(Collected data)
□ □ □

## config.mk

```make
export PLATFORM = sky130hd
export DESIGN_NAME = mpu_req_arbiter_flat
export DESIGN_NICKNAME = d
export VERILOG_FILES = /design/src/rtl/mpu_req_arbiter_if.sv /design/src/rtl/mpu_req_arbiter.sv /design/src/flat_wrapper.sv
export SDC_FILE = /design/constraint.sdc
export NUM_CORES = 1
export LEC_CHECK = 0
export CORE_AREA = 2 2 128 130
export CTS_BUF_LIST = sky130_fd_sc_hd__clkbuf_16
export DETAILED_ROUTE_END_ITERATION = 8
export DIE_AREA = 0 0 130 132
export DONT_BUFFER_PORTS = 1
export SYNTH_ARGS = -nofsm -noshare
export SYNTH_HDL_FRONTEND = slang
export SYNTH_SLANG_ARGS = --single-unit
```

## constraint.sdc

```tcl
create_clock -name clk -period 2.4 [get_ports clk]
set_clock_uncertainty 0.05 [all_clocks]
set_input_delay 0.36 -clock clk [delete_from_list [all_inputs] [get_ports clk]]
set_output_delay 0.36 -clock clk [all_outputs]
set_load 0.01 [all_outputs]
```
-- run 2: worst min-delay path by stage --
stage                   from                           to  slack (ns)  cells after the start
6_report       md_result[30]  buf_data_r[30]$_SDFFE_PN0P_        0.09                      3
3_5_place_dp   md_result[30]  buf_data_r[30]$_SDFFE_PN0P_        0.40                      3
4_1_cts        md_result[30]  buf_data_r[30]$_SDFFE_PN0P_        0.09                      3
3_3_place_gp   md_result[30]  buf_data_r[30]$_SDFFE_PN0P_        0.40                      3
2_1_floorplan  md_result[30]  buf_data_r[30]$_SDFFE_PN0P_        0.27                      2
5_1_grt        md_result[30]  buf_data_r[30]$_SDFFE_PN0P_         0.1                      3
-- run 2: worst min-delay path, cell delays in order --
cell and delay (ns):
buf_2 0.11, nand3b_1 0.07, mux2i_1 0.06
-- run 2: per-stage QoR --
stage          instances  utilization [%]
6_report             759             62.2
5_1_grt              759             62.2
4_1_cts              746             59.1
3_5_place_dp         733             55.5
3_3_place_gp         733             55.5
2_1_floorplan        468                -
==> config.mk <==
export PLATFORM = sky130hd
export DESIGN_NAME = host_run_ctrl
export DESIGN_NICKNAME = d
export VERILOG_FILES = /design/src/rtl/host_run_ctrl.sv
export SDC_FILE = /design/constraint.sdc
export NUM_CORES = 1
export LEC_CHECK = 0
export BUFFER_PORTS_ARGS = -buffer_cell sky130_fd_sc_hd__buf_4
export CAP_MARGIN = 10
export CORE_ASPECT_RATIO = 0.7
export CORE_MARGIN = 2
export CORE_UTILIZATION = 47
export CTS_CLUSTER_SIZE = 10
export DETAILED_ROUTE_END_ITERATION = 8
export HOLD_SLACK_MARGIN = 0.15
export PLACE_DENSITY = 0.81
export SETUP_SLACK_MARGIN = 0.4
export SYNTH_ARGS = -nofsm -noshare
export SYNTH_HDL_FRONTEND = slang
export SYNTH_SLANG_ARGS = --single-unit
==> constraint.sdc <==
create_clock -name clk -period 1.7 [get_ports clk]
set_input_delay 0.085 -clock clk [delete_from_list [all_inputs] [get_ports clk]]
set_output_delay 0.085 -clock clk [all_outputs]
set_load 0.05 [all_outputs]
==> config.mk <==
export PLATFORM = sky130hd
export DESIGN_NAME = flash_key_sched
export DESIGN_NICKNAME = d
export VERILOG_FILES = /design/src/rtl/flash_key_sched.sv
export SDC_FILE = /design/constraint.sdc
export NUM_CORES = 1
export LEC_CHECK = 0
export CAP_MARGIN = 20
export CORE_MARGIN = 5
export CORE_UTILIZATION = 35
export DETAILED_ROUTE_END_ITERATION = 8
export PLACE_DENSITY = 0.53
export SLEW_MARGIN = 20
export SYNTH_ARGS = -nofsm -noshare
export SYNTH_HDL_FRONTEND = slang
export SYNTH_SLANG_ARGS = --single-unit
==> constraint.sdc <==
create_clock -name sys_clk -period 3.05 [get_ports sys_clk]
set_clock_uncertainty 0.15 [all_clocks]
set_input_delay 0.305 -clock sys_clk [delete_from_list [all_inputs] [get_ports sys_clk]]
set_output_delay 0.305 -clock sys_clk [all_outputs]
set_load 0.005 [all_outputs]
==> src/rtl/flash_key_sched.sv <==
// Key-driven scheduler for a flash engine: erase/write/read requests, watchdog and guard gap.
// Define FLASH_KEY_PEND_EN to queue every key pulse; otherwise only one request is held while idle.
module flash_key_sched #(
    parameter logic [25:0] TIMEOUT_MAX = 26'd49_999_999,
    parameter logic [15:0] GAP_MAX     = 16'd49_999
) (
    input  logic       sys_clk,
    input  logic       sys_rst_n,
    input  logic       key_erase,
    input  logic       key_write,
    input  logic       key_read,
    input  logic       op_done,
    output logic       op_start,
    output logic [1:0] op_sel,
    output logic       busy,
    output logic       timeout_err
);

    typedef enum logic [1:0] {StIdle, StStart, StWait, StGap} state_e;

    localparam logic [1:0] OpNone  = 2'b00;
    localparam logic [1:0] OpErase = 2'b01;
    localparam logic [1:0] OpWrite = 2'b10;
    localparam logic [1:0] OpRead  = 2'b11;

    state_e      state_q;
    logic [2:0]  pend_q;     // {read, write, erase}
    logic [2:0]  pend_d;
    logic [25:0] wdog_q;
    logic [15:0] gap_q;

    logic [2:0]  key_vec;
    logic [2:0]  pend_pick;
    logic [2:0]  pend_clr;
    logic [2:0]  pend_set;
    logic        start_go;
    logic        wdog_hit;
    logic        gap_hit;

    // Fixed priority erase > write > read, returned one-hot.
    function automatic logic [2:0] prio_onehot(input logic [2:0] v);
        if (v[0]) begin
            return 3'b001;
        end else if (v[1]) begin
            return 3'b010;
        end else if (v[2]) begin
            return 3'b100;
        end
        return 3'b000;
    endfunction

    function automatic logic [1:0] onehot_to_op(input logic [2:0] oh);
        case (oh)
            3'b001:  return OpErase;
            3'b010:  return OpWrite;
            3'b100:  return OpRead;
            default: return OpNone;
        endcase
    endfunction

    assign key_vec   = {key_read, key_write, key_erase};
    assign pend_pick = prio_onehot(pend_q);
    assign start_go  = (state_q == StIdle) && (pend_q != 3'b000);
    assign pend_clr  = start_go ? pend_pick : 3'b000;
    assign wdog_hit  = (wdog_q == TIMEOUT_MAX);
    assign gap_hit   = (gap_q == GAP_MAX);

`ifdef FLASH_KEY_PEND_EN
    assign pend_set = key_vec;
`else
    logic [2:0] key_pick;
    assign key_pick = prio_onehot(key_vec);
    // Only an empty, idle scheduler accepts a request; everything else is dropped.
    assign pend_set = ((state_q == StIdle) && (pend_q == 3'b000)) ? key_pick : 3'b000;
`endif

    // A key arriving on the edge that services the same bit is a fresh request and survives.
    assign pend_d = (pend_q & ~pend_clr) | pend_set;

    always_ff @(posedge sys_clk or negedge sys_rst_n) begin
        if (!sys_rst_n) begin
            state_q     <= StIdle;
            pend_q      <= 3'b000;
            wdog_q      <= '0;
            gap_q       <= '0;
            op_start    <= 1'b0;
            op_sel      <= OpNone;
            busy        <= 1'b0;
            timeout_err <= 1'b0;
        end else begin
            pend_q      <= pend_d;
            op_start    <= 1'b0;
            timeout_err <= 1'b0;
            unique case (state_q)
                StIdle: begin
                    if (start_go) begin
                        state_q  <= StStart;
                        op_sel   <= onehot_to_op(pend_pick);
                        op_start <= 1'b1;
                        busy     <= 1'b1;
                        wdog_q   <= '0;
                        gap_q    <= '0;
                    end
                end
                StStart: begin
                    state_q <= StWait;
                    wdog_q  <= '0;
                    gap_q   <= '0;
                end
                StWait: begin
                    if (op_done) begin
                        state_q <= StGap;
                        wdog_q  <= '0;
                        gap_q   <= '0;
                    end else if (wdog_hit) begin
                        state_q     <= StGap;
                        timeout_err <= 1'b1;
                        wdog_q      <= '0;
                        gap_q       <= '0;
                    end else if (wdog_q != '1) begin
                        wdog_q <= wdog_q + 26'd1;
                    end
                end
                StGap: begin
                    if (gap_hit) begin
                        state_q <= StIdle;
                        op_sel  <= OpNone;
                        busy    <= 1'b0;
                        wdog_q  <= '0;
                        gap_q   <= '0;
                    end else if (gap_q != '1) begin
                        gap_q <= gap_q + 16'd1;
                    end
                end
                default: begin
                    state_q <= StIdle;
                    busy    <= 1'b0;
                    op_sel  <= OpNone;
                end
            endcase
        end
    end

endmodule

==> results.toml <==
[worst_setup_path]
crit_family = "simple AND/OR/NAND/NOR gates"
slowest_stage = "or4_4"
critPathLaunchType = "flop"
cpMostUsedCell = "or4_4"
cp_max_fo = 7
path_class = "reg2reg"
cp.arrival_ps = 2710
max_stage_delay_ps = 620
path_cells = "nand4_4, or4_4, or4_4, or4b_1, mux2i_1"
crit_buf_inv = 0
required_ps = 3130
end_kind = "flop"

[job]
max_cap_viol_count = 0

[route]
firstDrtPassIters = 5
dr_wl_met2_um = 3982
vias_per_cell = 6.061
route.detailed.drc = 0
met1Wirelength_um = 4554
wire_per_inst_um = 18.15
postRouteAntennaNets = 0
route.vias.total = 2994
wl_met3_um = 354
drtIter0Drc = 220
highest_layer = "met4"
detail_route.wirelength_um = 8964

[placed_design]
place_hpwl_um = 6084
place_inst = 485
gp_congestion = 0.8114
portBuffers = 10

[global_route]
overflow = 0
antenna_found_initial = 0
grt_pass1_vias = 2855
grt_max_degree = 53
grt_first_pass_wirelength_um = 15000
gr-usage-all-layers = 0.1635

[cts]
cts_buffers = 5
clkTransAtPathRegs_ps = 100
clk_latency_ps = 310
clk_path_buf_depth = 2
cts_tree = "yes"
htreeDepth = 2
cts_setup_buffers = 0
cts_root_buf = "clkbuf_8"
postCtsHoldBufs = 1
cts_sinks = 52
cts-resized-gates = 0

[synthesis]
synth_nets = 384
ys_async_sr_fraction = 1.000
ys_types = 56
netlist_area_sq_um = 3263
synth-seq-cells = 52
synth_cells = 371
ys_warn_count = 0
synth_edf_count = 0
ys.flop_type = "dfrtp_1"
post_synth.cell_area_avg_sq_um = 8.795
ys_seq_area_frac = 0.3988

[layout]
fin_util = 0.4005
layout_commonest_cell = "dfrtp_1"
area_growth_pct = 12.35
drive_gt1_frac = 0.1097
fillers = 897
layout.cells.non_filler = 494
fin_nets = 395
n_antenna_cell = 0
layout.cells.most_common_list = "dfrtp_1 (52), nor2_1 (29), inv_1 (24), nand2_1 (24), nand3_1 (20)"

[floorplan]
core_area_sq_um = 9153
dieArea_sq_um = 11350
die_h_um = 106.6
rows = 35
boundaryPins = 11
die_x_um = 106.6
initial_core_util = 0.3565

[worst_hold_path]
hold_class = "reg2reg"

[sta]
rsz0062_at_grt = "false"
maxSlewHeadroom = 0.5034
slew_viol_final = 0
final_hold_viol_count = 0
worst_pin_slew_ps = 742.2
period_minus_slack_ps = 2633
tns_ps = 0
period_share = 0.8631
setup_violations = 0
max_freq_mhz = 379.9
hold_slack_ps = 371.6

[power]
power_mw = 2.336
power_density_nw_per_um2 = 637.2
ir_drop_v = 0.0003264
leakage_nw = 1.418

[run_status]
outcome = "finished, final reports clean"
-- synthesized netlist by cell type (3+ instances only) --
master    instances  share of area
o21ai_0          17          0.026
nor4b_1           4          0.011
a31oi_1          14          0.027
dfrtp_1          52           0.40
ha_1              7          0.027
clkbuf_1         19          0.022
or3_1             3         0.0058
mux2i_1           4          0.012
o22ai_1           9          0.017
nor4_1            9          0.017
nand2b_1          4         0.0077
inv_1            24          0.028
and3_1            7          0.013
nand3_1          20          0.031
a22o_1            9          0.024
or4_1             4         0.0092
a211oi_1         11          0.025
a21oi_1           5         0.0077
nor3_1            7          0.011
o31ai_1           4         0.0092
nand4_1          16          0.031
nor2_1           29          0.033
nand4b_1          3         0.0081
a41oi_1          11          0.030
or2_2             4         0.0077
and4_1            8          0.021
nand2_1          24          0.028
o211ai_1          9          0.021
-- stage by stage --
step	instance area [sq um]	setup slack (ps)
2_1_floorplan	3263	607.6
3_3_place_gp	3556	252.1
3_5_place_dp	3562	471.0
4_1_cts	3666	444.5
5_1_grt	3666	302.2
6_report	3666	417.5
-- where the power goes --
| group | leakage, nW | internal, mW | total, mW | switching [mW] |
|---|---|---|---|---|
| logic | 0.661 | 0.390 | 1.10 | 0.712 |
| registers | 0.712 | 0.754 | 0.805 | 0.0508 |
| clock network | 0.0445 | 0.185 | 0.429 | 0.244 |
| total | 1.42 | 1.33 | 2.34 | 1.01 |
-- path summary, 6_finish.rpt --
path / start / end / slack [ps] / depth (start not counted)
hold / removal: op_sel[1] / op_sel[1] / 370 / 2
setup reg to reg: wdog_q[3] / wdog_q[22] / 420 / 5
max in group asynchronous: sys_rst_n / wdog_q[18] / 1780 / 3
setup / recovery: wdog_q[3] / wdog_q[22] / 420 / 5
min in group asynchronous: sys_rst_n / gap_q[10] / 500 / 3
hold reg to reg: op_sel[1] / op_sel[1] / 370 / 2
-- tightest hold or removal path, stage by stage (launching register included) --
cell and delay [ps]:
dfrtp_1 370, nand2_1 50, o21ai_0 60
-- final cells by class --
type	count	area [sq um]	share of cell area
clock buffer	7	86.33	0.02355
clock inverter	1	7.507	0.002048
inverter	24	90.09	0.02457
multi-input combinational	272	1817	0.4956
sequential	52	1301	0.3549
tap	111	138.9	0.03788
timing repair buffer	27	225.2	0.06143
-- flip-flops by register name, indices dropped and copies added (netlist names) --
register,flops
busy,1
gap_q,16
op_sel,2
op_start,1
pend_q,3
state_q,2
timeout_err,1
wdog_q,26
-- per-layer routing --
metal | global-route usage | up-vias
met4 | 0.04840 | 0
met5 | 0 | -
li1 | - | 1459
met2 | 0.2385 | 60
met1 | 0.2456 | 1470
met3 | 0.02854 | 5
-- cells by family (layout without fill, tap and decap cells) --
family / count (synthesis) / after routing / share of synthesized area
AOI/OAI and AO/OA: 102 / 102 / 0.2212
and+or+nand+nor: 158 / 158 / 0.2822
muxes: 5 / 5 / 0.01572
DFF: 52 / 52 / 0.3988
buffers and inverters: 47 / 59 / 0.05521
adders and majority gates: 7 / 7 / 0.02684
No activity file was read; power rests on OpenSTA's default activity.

□ □ □

» **INSTRUCTIONS FOR THE TASK**: Please find, in the entries above, every line where "total" occurs, and copy it.

» **TASK SOLUTION**:
route.vias.total = 2994
| group | leakage, nW | internal, mW | total, mW | switching [mW] |
| total | 1.42 | 1.33 | 2.34 | 1.01 |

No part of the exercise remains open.